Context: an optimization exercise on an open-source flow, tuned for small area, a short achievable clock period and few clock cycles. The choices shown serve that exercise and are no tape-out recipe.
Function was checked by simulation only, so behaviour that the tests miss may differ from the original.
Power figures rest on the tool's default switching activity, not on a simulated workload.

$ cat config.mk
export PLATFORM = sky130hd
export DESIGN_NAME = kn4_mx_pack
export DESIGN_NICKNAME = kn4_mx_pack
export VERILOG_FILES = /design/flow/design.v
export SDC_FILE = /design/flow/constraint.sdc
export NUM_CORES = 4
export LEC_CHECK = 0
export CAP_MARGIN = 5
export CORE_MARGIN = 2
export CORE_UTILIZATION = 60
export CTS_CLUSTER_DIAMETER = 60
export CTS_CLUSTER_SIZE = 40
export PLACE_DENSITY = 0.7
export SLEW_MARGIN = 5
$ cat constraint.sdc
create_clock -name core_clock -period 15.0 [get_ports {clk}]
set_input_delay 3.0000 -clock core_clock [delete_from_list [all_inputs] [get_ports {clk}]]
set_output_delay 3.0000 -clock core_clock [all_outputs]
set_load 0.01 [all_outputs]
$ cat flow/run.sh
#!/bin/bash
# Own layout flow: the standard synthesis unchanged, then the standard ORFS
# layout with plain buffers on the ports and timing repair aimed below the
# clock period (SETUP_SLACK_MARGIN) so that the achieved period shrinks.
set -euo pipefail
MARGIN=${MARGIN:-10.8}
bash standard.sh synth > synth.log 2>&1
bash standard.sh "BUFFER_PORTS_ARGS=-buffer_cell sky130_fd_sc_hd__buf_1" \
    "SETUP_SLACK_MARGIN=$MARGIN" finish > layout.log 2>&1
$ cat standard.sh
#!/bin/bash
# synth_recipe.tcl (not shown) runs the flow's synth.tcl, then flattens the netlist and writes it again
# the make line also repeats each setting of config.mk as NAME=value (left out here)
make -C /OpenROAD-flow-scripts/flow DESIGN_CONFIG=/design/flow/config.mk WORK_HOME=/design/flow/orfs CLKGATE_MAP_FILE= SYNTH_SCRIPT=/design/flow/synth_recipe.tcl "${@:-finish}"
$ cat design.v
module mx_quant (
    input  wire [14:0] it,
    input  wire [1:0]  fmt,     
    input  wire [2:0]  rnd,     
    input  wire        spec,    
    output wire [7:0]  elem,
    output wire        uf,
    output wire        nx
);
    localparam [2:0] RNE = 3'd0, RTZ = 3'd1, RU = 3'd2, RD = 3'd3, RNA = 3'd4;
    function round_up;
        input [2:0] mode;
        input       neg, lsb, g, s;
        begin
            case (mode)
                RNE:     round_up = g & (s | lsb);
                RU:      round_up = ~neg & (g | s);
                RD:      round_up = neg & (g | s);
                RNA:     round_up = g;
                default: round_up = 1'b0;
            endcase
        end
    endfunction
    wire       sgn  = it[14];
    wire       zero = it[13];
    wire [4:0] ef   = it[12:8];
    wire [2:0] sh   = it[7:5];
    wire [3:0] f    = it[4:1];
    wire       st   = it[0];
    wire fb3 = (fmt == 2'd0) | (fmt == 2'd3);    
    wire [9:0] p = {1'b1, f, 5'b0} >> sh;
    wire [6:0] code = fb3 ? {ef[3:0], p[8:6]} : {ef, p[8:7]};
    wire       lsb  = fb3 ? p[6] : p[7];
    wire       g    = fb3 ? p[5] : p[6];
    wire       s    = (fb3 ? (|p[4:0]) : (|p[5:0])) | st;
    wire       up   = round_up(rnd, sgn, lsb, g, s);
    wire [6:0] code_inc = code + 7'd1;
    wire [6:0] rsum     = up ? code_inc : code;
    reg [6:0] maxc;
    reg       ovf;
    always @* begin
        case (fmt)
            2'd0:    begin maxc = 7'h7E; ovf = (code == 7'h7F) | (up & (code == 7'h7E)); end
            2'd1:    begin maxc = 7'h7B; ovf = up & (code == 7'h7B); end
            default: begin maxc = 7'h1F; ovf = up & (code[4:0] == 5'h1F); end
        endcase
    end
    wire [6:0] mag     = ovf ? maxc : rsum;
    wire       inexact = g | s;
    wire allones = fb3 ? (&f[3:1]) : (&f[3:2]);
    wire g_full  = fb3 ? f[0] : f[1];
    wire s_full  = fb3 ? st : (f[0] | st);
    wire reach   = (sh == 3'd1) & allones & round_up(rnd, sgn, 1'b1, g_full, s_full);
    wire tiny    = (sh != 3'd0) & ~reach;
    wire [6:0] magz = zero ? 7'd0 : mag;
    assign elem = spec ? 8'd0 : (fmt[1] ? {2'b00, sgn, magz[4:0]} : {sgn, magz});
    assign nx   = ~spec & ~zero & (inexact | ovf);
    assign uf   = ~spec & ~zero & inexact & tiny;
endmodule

· · · · ·

- _Instructions for the task_:
Report the number of lines, in the entries above, that contain the word "default", without any other text.

- _Written solution_:
3